Evaluation of the stability of creatine in solution prepared from effervescent creatine formulations.

The objectives of this study were to determine the cause of the crystallization in a large volume creatine supplement solution made from effervescent powders containing di-creatine citrate, and to characterize these crystals using thermal analyses and x-ray diffractometry. Creatine effervescent powders were dissolved in deionized water (pH 6.2) and stored both at room temperature (RT) (25 degrees C) and refrigerated condition (4 degrees C) over a period of 45 days. Creatine concentration was determined using high-performance liquid chromatography (HPLC). Intrinsic dissolution and saturated solubility of creatine, creatine monohydrate, and di-creatine citrate in water were determined and compared. Crystal growth was detected only in the refrigerated samples on the seventh day of storage. Differential Scanning Calorimetry (DSC) and x-ray diffraction (XRD) studies revealed that the crystals formed were of creatine monohydrate. Ninety percent creatine degradation was observed within 45 days for RT samples. However, at refrigerated condition this degradation was 80% within the same time period.
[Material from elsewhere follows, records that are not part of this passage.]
`src/rtl/alu_pkg.sv`:
```
// Shared constants and encodings for the ALU retire stage.
package alu_pkg;

   localparam int WIDTH  = 20;
   localparam int REG_AW = 4;

   localparam int FLAG_Z = 0;
   localparam int FLAG_C = 1;
   localparam int FLAG_S = 2;

   typedef enum logic [2:0] {
      K_RESULT = 3'd0,
      K_CMP    = 3'd1,
      K_LSR    = 3'd2,
      K_XSR    = 3'd3,
      K_JMP    = 3'd4,
      K_JZ     = 3'd5,
      K_JS     = 3'd6,
      K_JZS    = 3'd7
   } kind_t;

endpackage

```
`src/rtl/alu_retire_if.sv`:
```
// ALU-outcome input handshake plus writeback, status and branch outputs.
interface alu_retire_if;
   import alu_pkg::*;

   logic              in_valid;
   logic              in_ready;
   logic [2:0]        in_kind;
   logic [WIDTH-1:0]  in_data;
   logic [REG_AW-1:0] in_dest;
   logic [2:0]        in_flag_we;
   logic              in_zero;
   logic              in_carry;
   logic              in_sign;
   logic              out_valid;
   logic              out_ready;
   logic [WIDTH-1:0]  out_data;
   logic [REG_AW-1:0] out_dest;
   logic [2:0]        status;
   logic              br_valid;
   logic [WIDTH-1:0]  br_target;

   modport master (
      output in_valid, in_kind, in_data, in_dest, in_flag_we,
             in_zero, in_carry, in_sign, out_ready,
      input  in_ready, out_valid, out_data, out_dest, status,
             br_valid, br_target
   );

   modport slave (
      input  in_valid, in_kind, in_data, in_dest, in_flag_we,
             in_zero, in_carry, in_sign, out_ready,
      output in_ready, out_valid, out_data, out_dest, status,
             br_valid, br_target
   );

endinterface

```
`src/rtl/retire_fifo.sv`:
```
// Two-entry FIFO toward writeback; head is read straight from storage, no bypass.
module retire_fifo #(
   parameter int DW = 24
) (
   input  logic          clk,
   input  logic          rst,
   input  logic          push_i,
   input  logic          pop_i,
   input  logic [DW-1:0] data_i,
   output logic [DW-1:0] data_o,
   output logic [1:0]    count_o
);

   logic [DW-1:0] mem_q [2];
   logic          wr_q;
   logic          rd_q;
   logic [1:0]    count_q;
   logic [1:0]    count_d;
   logic          do_push;
   logic          do_pop;

   assign do_push = push_i && (count_q != 2'd2);
   assign do_pop  = pop_i && (count_q != 2'd0);

   always_comb begin
      count_d = count_q;
      if (do_push && !do_pop) begin
         count_d = count_q + 2'd1;
      end else if (do_pop && !do_push) begin
         count_d = count_q - 2'd1;
      end
   end

   always_ff @(posedge clk) begin
      if (rst) begin
         for (int i = 0; i < 2; i++) begin
            mem_q[i] <= '0;
         end
         wr_q    <= 1'b0;
         rd_q    <= 1'b0;
         count_q <= 2'd0;
      end else begin
         if (do_push) begin
            mem_q[wr_q] <= data_i;
            wr_q        <= ~wr_q;
         end
         if (do_pop) begin
            rd_q <= ~rd_q;
         end
         count_q <= count_d;
      end
   end

   assign data_o  = mem_q[rd_q];
   assign count_o = count_q;

endmodule

```
`src/rtl/alu_retire.sv`:
```
// Retire stage: maintains {S,C,Z}, resolves jumps, buffers register results.
module alu_retire
   import alu_pkg::*;
(
   input  logic       clk,
   input  logic       rst,
   alu_retire_if.slave bus
);

   logic [2:0]        status_q, status_d;
   logic              br_valid_q, br_valid_d;
   logic [WIDTH-1:0]  br_target_q, br_target_d;
   logic [1:0]        count;
   logic              accept;
   logic              push;
   logic              pop;
   logic              taken;
   logic [WIDTH+REG_AW-1:0] head;
   kind_t             kind;

   assign kind   = kind_t'(bus.in_kind);
   // Ready comes only from the registered count, never from out_ready.
   assign bus.in_ready = (count != 2'd2);
   assign accept = bus.in_valid && bus.in_ready;
   assign push   = accept && (kind == K_RESULT);
   assign pop    = bus.out_valid && bus.out_ready;

   always_comb begin
      taken = 1'b0;
      case (kind)
         K_JMP:   taken = 1'b1;
         K_JZ:    taken = status_q[FLAG_Z];
         K_JS:    taken = status_q[FLAG_S];
         K_JZS:   taken = status_q[FLAG_Z] | status_q[FLAG_S];
         default: taken = 1'b0;
      endcase
   end

   always_comb begin
      status_d    = status_q;
      br_valid_d  = 1'b0;
      br_target_d = br_target_q;
      if (accept) begin
         case (kind)
            K_RESULT, K_CMP: begin
               if (bus.in_flag_we[FLAG_Z]) status_d[FLAG_Z] = bus.in_zero;
               if (bus.in_flag_we[FLAG_C]) status_d[FLAG_C] = bus.in_carry;
               if (bus.in_flag_we[FLAG_S]) status_d[FLAG_S] = bus.in_sign;
            end
            K_LSR:   status_d = bus.in_data[2:0];
            K_XSR:   status_d = status_q ^ bus.in_data[2:0];
            default: begin
               if (taken) begin
                  br_valid_d  = 1'b1;
                  br_target_d = bus.in_data;
               end
            end
         endcase
      end
   end

   always_ff @(posedge clk) begin
      if (rst) begin
         status_q    <= 3'b000;
         br_valid_q  <= 1'b0;
         br_target_q <= '0;
      end else begin
         status_q    <= status_d;
         br_valid_q  <= br_valid_d;
         br_target_q <= br_target_d;
      end
   end

   retire_fifo #(.DW(WIDTH + REG_AW)) u_fifo (
      .clk     (clk),
      .rst     (rst),
      .push_i  (push),
      .pop_i   (pop),
      .data_i  ({bus.in_data, bus.in_dest}),
      .data_o  (head),
      .count_o (count)
   );

   assign bus.out_valid = (count != 2'd0);
   assign bus.out_data  = head[WIDTH+REG_AW-1:REG_AW];
   assign bus.out_dest  = head[REG_AW-1:0];
   assign bus.status    = status_q;
   assign bus.br_valid  = br_valid_q;
   assign bus.br_target = br_target_q;

endmodule

```
`src/flat_wrapper.sv`:
```
// flat-port wrapper written by rule: the top's interface ports become plain ports
module alu_retire_flat import alu_pkg::*;
  (clk, rst, bus_in_valid, bus_in_kind, bus_in_data, bus_in_dest, bus_in_flag_we, bus_in_zero, bus_in_carry, bus_in_sign, bus_out_ready, bus_in_ready, bus_out_valid, bus_out_data, bus_out_dest, bus_status, bus_br_valid, bus_br_target);
  alu_retire_if bus_i ();
  input  logic clk;
  input  logic rst;
  input wire logic [$bits(bus_i.in_valid)-1:0] bus_in_valid;
  input wire logic [$bits(bus_i.in_kind)-1:0] bus_in_kind;
  input wire logic [$bits(bus_i.in_data)-1:0] bus_in_data;
  input wire logic [$bits(bus_i.in_dest)-1:0] bus_in_dest;
  input wire logic [$bits(bus_i.in_flag_we)-1:0] bus_in_flag_we;
  input wire logic [$bits(bus_i.in_zero)-1:0] bus_in_zero;
  input wire logic [$bits(bus_i.in_carry)-1:0] bus_in_carry;
  input wire logic [$bits(bus_i.in_sign)-1:0] bus_in_sign;
  input wire logic [$bits(bus_i.out_ready)-1:0] bus_out_ready;
  output wire logic [$bits(bus_i.in_ready)-1:0] bus_in_ready;
  output wire logic [$bits(bus_i.out_valid)-1:0] bus_out_valid;
  output wire logic [$bits(bus_i.out_data)-1:0] bus_out_data;
  output wire logic [$bits(bus_i.out_dest)-1:0] bus_out_dest;
  output wire logic [$bits(bus_i.status)-1:0] bus_status;
  output wire logic [$bits(bus_i.br_valid)-1:0] bus_br_valid;
  output wire logic [$bits(bus_i.br_target)-1:0] bus_br_target;
  assign bus_i.in_valid = bus_in_valid;
  assign bus_i.in_kind = bus_in_kind;
  assign bus_i.in_data = bus_in_data;
  assign bus_i.in_dest = bus_in_dest;
  assign bus_i.in_flag_we = bus_in_flag_we;
  assign bus_i.in_zero = bus_in_zero;
  assign bus_i.in_carry = bus_in_carry;
  assign bus_i.in_sign = bus_in_sign;
  assign bus_i.out_ready = bus_out_ready;
  assign bus_in_ready = bus_i.in_ready;
  assign bus_out_valid = bus_i.out_valid;
  assign bus_out_data = bus_i.out_data;
  assign bus_out_dest = bus_i.out_dest;
  assign bus_status = bus_i.status;
  assign bus_br_valid = bus_i.br_valid;
  assign bus_br_target = bus_i.br_target;
  alu_retire u_core (.clk(clk), .rst(rst), .bus(bus_i));
endmodule
```
`config.mk`:
```
export PLATFORM = sky130hd
export DESIGN_NAME = alu_retire_flat
export DESIGN_NICKNAME = d
export VERILOG_FILES = /design/src/rtl/alu_pkg.sv /design/src/rtl/alu_retire_if.sv /design/src/rtl/retire_fifo.sv /design/src/rtl/alu_retire.sv /design/src/flat_wrapper.sv
export SDC_FILE = /design/constraint.sdc
export NUM_CORES = 1
export LEC_CHECK = 0
export BUFFER_PORTS_ARGS = -buffer_cell sky130_fd_sc_hd__buf_2
export CAP_MARGIN = 30
export CORE_MARGIN = 2
export CORE_UTILIZATION = 57
export CTS_CLUSTER_DIAMETER = 50
export CTS_CLUSTER_SIZE = 30
export DETAILED_ROUTE_END_ITERATION = 7
export GPL_TIMING_DRIVEN = 0
export PLACE_DENSITY = 0.85
export SYNTH_ARGS = -nofsm -noshare
export SYNTH_HDL_FRONTEND = slang
export SYNTH_SLANG_ARGS = --single-unit
```
`constraint.sdc`:
```
create_clock -name clk -period 4.4 [get_ports clk]
set_input_delay 0 -clock clk [delete_from_list [all_inputs] [get_ports clk]]
set_output_delay 0 -clock clk [all_outputs]
set_load 0.02 [all_outputs]
```
==> flow_summary_export.csv <==
group,metric,value,unit
timing,skew,9.90,ps
global_route,grt_max_degree,22,
place,place_congestion,0.845,
timing,maxSlewViolCount,0,
critical_path,cp.arrival,2180,ps
drt,routedWlPerCell,16.0,um
logic_synthesis,seq_area_frac_synth,58.3,%
place,placed_cell_area,0.00404,sq mm
job,drv_cap,0,
critical_path,end_kind,"register",
logic_synthesis,synth_area,0.00347,sq mm
clock_network,cts_sinks,77,
logic_synthesis,syn_avg_cell_area,12.3,sq um
floorplan,fp.dieH,82.0,um
power_and_ir_drop,power_density,380,mW/mm^2
critical_path,r2r_start,"u_core.u_fifo.count_o[0]",
timing,fin_crit_sh,47.4,%
floorplan,rows,28,
min_path,hold_class,"input port to register",
logic_synthesis,synthCells,282,
power_and_ir_drop,ir_worst_vdd,0.240,mV
timing,min_period,2080,ps
clock_network,clk_latency,350,ps
global_route,grt_first_pass_wirelength,11.7,mm
min_path,min_to,"u_core.bus.status[0]",
drt,ant_nets,0,
floorplan,die-area,0.00672,sq mm
final_layout,finalInstanceArea,0.00447,sq mm
timing,holdWs,10.8,ps
logic_synthesis,ys_warn_count,0,
logic_synthesis,synth_area_leader_cell,"edfxtp_1",
timing,fin_setup_tns,0,ps
power_and_ir_drop,leakagePower,1.90,nW
final_layout,final_nets,445,
logic_synthesis,netlist.area_leader.share,41.6,%
place,dp_hpwl,5.07,mm
final_layout,num_antenna_cells,0,
drt,drtIter0Drc,203,
drt,via_per_inst,5.22,
logic_synthesis,syn_nets,320,
place,port_buffers,85,
critical_path,crit_fanout,21,
critical_path,r2r_end,"u_core.u_fifo.mem_q[0][9]",
timing,worst_pin_slew,544,ps
global_route,globalRouteOverflowTotal,0,
critical_path,critPathLaunchType,"input port",
critical_path,worst_r2r_path_depth,5,
logic_synthesis,ys_ff_latch,77,
clock_network,cts_buffers,9,
floorplan,start_util,58.9,%
timing,relSlewSlack,63.7,%
clock_network,cts-root-buf,"clkbuf_8",
timing,max_freq,480,MHz
global_route,antenna_found_initial,0,
drt,drcViolationCount,0,
critical_path,worstPathRequired,4500,ps
critical_path,r2r_setup_slack,2410,ps
final_layout,syn2layout_area_growth,28.9,%
min_path,min_path_cells,3,
timing,rsz0062_at_grt,"no",
final_layout,finalNonFillerCells,487,
min_path,hp-start,"bus_in_zero",
drt,drtPass1Iterations,7,
global_route,grt_usage,24.3,%
logic_synthesis,ys_types,34,
clock_network,cts_resized,0,
final_layout,filler_cell_count,376,
floorplan,die_w,82.0,um
timing,setup_violations,0,
drt,dr_total_vias,2542,
clock_network,cts_max_level,3,
place,post-place-cells,444,
drt,drt_wl_total,7.80,mm
logic_synthesis,synth.area.top_cells,"edfxtp_1 42%, dfxtp_1 17%, and2_1 8.8%, mux2_2 7.8%, mux2i_1 5.8%",
global_route,grt_pass1_vias,2439,
clock_network,cts.clk_slew.worst_paths,70,ps
floorplan,core_area,0.00589,sq mm
power_and_ir_drop,power,1.70,mW
clock_network,cts_setup_buffers,0,
floorplan,num_io_pins,87,
timing,hold_viol,0,
clock_network,cts.path.max_buffers,2,
outcome,status,"finished clean",
critical_path,critPathKind,"input port to register",
clock_network,cts_tree,"done",
final_layout,drive_above_1_share,35.0,%
sequential cells by signal (all words and copies together), names as in the netlist, named ones only:
signal	cells
u_core.u_fifo.mem_q	48
u_core.u_fifo.rd_q	1
u_core.u_fifo.wr_q	1
u_core.bus.br_target	20
u_core.u_fifo.count_o	2
u_core.bus.status	3
u_core.bus.br_valid	1
cell usage in the layout, fill, tap and decap left out, types with 2 or more instances in the layout:
cell	instances
buf_6	7
mux2_2	24
nand2b_1	4
clkbuf_8	9
mux2i_1	20
and2_1	49
nor2b_1	2
edfxtp_1	48
o311ai_0	3
a21oi_1	2
nand2_1	42
and3b_2	3
a21boi_0	3
o41ai_1	3
nor2_1	7
xor2_1	3
clkinv_2	4
nor3_1	4
o21ai_0	5
buf_2	88
dlygate4sd3_1	27
dfxtp_1	29
buf_16	2
clkbuf_1	9
final cells by class:
class / instances / area (sq um) / area share [%]
buffer: 18 / 124 / 2.77
clock buffer: 11 / 131 / 2.94
clock inverter: 5 / 27.5 / 0.616
inverter: 2 / 7.51 / 0.168
multi-input combinational: 185 / 1320 / 29.4
sequential: 77 / 2020 / 45.2
tap: 75 / 93.8 / 2.10
timing repair buffer: 114 / 751 / 16.8
metal layers:
layer / up-vias / part of all wire, % / track usage, %
met4: 0 / 3.1 / 12.5
met3: 22 / 5.8 / 6.37
li1: 1235 / - / -
met2: 100 / 51 / 40.4
met1: 1185 / 40 / 28.9
met5: - / 0 / 0
worst max path at each step:
| stage | startpoint | end | slack, ps | cells past startpoint |
|---|---|---|---|---|
| after CTS | rst | u_core.u_fifo.mem_q[0][9] | 2350 | 7 |
| final | rst | u_core.u_fifo.mem_q[0][9] | 2320 | 7 |
| after global placement | u_core.u_fifo.count_o[0] | u_core.u_fifo.mem_q[0][21] | 2020 | 4 |
| after detailed placement | u_core.u_fifo.count_o[0] | u_core.u_fifo.mem_q[0][1] | 2420 | 5 |
| after floorplan | u_core.u_fifo.count_o[0] | u_core.u_fifo.mem_q[0][0] | 2360 | 4 |
| after global routing | rst | u_core.u_fifo.mem_q[0][3] | 2170 | 7 |
critical path: stages:
cell and delay [ps]:
dlygate4sd3_1 540, clkbuf_1 200, inv_1 130, clkbuf_1 330
clkbuf_1 380, nand2_1 330, buf_16 270
cells by family after synthesis:
group | share of synthesized area (%)
simple gates | 18.8
flops | 58.3
mux | 13.6
compound gates | 4.40
buf+inv | 3.79
xor+xnor | 0.758
fa+ha+maj | 0.361
power by group:
group | internal, mW | total [mW] | switching [mW]
Sequential | 0.807 | 0.829 | 0.0216
Combinational | 0.180 | 0.422 | 0.242
Clock | 0.201 | 0.449 | 0.248
stage by stage:
stage                     setup WS (ps)  utilization [%]
final                              2320             76.0
after global routing               2170             76.0
after CTS                          2350             76.0
after detailed placement           2420             68.7
after global placement             2020             67.8
after floorplan                    2360                -
repair_timing:
item	4_1_cts	5_1_grt
endpoints found under the hold margin	68	0
hold buffers	27	0
setup endpoints to repair	0	0
cells in the mapped netlist:
master    count
a211oi_4      1
ha_1          1
or4_4         1
xor2_1        3
nand2_1      42
edfxtp_1     48
a21o_1        1
nor3_1        4
and3b_2       3
o31ai_1       1
o311ai_0      3
a22oi_1       1
or2_1         1
and2_1       49
inv_2         1
a21boi_0      3
mux2i_1      20
or3_1         1
o41ai_1       3
buf_6         7
inv_1         1
dfxtp_1      29
nand2b_1      4
mux2_2       24
or2_2         1
nor4_4        1
nor2b_1       2
nor2_1        7
buf_2         3
clkbuf_1      7
buf_1         1
a21oi_1       2
o21ai_0       5
nor4b_4       1
(Power assumes the default switching activity.)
The pH of the RT samples also increased from 3.6 to 4.5 during storage. No such increase was observed in the case of refrigerated samples. The intrinsic dissolution rate constants of the compounds decreased in the following order: di-creatine citrate > creatine > creatine monohydrate. In conclusion, di-creatine citrate used in effervescent formulation dissociates to creatine in aqueous solution and eventually crystallizes out as creatine monohydrate. Significant decrease in solubility and effect of pH contribute to this crystallization process.